◆ Problem description ◆
Only one stretch of the records below should be repeated. It starts with the line containing "Die Y,94.5,microns" and goes on through the line containing "NetSw,0.657,mW", exactly as written.

Records from a dataset:
___
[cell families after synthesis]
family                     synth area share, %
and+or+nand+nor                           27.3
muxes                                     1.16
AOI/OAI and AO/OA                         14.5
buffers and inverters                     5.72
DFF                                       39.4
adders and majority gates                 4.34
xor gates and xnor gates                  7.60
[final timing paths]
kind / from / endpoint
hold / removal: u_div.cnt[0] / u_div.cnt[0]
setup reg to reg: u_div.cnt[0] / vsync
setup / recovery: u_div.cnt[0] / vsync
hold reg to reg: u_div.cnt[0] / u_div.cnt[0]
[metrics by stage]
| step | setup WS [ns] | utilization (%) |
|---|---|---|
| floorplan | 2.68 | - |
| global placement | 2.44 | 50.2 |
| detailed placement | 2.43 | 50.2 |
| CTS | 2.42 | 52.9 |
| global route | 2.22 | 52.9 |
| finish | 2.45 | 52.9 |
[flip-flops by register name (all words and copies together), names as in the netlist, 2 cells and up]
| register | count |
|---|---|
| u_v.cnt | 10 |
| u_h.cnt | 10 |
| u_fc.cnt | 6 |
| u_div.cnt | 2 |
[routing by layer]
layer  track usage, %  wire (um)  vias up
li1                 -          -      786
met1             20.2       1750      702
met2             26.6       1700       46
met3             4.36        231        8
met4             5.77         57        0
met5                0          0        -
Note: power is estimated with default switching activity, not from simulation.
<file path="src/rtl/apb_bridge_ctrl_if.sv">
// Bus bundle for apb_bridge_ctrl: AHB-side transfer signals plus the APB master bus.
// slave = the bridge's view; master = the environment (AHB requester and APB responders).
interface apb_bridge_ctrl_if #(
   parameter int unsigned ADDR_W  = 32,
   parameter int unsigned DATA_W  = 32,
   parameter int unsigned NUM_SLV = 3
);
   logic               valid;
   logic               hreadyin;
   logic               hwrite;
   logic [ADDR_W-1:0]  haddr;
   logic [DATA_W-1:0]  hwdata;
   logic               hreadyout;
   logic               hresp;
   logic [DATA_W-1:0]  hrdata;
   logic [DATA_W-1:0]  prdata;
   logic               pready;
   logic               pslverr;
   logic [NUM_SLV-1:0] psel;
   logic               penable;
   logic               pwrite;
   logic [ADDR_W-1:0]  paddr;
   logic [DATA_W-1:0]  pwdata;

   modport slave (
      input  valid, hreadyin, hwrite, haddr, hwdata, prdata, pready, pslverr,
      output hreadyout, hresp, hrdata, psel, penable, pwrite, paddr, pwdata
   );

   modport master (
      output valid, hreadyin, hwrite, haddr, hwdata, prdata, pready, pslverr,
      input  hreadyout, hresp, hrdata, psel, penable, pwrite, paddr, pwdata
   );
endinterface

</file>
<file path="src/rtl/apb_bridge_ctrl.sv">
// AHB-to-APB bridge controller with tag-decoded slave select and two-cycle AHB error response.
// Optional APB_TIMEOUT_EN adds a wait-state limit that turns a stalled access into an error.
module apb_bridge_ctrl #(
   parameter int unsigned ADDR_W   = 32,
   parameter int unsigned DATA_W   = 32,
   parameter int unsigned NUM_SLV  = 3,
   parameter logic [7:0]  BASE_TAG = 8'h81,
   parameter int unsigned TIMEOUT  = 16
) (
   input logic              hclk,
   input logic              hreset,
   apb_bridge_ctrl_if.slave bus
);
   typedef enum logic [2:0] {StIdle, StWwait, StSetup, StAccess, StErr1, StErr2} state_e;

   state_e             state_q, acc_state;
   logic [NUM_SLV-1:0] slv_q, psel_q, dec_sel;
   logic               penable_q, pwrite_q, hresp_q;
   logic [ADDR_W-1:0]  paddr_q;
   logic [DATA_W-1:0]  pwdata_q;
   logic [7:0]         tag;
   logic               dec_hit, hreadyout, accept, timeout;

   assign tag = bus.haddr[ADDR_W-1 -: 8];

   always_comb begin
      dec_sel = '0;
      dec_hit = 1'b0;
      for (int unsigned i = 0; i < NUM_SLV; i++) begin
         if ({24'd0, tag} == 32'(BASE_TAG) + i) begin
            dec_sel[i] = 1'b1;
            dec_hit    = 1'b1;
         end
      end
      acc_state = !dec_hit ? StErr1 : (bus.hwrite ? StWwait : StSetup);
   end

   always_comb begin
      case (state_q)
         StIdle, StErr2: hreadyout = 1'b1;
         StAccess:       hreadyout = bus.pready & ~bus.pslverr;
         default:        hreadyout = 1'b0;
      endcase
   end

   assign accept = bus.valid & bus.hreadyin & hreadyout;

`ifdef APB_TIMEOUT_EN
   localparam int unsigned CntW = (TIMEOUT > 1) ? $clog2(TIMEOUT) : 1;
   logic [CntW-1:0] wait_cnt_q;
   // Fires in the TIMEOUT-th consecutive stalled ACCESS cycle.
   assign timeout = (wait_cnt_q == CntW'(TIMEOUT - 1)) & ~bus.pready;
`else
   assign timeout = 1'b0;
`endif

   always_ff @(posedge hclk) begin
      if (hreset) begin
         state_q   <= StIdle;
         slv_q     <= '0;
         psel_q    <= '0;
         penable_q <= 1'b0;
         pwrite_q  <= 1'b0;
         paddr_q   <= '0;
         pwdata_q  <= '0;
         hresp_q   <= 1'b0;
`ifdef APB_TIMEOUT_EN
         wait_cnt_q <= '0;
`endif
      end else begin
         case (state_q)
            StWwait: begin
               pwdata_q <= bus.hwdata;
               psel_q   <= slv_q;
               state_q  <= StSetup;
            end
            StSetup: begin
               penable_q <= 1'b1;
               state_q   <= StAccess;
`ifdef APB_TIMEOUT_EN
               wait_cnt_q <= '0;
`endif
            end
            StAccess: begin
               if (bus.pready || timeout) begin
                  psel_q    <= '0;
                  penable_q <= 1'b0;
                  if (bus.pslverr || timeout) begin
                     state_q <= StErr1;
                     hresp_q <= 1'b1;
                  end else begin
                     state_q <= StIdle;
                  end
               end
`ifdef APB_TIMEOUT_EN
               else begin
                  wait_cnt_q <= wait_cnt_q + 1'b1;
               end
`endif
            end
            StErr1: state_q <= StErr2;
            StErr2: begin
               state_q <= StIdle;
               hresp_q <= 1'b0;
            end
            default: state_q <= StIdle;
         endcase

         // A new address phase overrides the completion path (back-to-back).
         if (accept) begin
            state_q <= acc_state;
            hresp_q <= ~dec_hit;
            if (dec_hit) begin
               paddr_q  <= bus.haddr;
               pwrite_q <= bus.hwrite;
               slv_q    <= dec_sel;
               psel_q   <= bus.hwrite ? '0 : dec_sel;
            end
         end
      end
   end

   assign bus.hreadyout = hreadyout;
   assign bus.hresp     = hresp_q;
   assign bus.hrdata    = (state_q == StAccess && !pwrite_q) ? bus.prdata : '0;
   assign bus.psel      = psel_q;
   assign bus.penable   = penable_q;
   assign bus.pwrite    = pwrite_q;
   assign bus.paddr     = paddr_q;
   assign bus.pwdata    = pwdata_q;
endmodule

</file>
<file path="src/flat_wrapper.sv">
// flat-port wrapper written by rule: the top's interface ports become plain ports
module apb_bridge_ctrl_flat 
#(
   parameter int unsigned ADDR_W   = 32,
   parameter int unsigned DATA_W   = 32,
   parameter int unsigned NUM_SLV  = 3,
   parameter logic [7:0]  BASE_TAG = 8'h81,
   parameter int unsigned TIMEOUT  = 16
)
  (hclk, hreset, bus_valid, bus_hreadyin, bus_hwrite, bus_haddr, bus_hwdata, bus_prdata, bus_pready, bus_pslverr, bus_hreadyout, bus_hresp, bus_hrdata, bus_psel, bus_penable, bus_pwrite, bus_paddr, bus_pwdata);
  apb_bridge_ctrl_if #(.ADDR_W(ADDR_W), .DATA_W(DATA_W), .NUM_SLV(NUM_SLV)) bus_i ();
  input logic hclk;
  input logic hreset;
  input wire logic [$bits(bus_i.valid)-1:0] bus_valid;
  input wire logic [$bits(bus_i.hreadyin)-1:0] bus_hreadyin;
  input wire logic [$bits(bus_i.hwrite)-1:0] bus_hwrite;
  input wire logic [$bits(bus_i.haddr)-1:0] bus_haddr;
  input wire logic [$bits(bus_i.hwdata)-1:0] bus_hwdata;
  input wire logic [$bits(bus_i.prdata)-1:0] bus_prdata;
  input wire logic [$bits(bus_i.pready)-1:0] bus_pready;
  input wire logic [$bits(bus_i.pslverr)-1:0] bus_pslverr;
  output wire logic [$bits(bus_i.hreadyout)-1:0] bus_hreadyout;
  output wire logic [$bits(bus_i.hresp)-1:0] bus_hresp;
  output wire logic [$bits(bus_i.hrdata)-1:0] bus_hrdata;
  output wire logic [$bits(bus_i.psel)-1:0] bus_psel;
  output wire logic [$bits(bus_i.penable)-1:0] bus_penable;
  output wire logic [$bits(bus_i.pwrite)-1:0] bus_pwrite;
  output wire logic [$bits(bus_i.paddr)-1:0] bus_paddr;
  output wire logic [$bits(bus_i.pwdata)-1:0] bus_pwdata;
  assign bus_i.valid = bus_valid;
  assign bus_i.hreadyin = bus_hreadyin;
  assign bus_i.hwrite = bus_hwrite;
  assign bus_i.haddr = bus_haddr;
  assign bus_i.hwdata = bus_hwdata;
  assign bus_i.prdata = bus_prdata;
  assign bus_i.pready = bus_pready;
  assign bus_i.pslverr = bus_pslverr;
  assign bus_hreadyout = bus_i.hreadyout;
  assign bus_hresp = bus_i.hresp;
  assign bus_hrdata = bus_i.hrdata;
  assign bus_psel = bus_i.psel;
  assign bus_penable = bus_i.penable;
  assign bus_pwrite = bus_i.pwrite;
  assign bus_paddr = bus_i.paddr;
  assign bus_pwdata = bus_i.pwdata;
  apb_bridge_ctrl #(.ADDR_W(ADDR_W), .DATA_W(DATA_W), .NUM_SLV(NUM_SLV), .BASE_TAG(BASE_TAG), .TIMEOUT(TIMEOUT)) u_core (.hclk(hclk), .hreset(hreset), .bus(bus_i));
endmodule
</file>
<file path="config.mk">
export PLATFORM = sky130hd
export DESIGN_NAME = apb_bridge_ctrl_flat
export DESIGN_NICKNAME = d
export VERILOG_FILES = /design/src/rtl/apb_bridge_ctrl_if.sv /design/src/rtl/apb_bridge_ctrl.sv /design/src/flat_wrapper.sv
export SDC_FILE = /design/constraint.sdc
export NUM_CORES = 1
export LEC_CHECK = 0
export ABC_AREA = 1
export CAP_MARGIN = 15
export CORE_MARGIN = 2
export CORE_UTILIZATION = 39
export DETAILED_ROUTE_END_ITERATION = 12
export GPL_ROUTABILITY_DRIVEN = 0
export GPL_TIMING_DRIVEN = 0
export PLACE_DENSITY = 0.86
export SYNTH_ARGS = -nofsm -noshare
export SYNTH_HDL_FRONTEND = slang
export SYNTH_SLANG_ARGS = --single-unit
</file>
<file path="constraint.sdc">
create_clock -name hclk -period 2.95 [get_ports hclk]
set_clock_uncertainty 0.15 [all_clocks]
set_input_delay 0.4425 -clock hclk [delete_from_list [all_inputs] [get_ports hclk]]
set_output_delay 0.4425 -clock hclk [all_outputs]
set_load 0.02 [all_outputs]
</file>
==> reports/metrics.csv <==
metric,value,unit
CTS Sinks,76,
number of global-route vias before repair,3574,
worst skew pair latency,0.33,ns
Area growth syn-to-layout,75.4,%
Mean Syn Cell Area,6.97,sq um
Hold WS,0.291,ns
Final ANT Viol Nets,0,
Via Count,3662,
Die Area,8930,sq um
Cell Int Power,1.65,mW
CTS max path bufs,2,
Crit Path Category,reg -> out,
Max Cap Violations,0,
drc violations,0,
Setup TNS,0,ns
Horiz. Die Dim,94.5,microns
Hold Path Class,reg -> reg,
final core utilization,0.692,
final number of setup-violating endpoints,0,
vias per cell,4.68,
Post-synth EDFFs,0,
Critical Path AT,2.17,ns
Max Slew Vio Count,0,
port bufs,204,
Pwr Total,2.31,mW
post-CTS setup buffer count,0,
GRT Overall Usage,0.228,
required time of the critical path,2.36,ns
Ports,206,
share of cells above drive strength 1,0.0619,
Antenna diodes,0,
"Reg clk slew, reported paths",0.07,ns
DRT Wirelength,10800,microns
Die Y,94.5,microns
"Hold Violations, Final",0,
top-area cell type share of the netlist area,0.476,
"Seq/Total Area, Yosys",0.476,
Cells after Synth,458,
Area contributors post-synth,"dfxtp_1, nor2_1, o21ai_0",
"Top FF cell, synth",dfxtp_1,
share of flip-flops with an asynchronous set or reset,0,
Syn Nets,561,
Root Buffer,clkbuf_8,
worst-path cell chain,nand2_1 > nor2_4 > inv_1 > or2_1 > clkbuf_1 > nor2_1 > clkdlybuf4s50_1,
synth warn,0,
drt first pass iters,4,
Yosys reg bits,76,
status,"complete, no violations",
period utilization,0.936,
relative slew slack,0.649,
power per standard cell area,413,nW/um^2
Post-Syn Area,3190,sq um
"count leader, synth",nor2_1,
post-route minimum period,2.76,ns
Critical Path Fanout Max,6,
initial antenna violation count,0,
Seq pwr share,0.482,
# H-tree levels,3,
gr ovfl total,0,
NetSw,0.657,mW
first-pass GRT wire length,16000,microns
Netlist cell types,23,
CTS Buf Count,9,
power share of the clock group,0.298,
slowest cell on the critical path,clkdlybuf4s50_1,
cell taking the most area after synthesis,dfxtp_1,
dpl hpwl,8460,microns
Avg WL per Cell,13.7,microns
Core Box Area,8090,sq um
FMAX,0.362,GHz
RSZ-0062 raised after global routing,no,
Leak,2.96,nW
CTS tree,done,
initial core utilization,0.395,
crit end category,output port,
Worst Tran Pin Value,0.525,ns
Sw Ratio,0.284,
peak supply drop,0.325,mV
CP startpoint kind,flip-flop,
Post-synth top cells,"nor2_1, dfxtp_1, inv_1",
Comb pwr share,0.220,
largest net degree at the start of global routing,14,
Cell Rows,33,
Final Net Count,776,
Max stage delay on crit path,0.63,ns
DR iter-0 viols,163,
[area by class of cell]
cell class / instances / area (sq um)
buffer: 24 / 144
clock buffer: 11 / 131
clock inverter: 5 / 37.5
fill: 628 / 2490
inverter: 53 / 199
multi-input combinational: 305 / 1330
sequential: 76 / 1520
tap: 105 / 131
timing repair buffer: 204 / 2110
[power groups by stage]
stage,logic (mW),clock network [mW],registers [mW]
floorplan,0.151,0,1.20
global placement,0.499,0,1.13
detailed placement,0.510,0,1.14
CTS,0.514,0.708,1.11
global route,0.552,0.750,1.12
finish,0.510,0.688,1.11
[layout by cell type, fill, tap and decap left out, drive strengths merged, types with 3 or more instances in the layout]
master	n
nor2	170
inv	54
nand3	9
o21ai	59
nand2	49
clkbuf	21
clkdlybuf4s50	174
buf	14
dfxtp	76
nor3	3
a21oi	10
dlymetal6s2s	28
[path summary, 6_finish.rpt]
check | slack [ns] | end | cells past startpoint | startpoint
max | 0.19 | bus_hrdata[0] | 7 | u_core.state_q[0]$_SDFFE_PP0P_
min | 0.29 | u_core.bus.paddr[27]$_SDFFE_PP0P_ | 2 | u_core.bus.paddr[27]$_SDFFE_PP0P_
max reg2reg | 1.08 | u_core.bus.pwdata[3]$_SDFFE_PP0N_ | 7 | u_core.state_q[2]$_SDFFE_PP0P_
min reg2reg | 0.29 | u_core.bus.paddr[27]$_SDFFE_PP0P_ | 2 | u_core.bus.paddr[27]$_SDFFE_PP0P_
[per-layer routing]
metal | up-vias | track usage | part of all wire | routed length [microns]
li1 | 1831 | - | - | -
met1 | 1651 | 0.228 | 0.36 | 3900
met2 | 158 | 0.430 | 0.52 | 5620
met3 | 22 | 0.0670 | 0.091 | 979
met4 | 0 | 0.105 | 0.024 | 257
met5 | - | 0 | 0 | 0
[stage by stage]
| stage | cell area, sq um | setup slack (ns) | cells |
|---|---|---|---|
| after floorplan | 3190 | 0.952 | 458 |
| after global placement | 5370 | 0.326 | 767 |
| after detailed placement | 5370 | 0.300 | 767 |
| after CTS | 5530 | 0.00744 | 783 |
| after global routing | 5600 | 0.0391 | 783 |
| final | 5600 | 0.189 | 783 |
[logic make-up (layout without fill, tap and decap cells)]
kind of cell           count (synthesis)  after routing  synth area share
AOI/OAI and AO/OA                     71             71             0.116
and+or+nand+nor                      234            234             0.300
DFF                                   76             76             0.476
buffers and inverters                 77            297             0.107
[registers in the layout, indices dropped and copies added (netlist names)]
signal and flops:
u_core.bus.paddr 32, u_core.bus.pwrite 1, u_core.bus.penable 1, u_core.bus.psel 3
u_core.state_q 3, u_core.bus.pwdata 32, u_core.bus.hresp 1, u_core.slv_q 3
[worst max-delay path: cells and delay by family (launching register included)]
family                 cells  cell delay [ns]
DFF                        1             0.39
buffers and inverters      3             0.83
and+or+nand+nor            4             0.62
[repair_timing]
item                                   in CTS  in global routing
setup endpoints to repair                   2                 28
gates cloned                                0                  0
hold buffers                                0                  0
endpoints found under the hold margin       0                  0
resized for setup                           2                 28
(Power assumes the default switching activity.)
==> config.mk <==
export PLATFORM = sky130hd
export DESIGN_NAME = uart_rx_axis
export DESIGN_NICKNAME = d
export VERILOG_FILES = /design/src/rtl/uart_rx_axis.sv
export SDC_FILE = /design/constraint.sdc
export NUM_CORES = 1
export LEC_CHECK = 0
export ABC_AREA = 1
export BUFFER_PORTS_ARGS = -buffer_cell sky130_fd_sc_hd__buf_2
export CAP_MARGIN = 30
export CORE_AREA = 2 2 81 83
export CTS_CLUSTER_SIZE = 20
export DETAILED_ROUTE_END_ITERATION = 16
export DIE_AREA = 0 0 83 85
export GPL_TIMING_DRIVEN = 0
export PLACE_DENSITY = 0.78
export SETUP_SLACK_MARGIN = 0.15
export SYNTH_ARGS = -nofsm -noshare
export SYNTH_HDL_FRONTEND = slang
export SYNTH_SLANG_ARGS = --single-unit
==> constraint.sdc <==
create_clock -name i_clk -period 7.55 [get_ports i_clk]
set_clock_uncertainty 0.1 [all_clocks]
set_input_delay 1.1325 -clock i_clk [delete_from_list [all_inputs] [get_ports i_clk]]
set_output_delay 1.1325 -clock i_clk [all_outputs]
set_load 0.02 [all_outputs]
___
◆ Finished exercise ◆
Die Y,94.5,microns
"Hold Violations, Final",0,
top-area cell type share of the netlist area,0.476,
"Seq/Total Area, Yosys",0.476,
Cells after Synth,458,
Area contributors post-synth,"dfxtp_1, nor2_1, o21ai_0",
"Top FF cell, synth",dfxtp_1,
share of flip-flops with an asynchronous set or reset,0,
Syn Nets,561,
Root Buffer,clkbuf_8,
worst-path cell chain,nand2_1 > nor2_4 > inv_1 > or2_1 > clkbuf_1 > nor2_1 > clkdlybuf4s50_1,
synth warn,0,
drt first pass iters,4,
Yosys reg bits,76,
status,"complete, no violations",
period utilization,0.936,
relative slew slack,0.649,
power per standard cell area,413,nW/um^2
Post-Syn Area,3190,sq um
"count leader, synth",nor2_1,
post-route minimum period,2.76,ns
Critical Path Fanout Max,6,
initial antenna violation count,0,
Seq pwr share,0.482,
# H-tree levels,3,
gr ovfl total,0,
NetSw,0.657,mW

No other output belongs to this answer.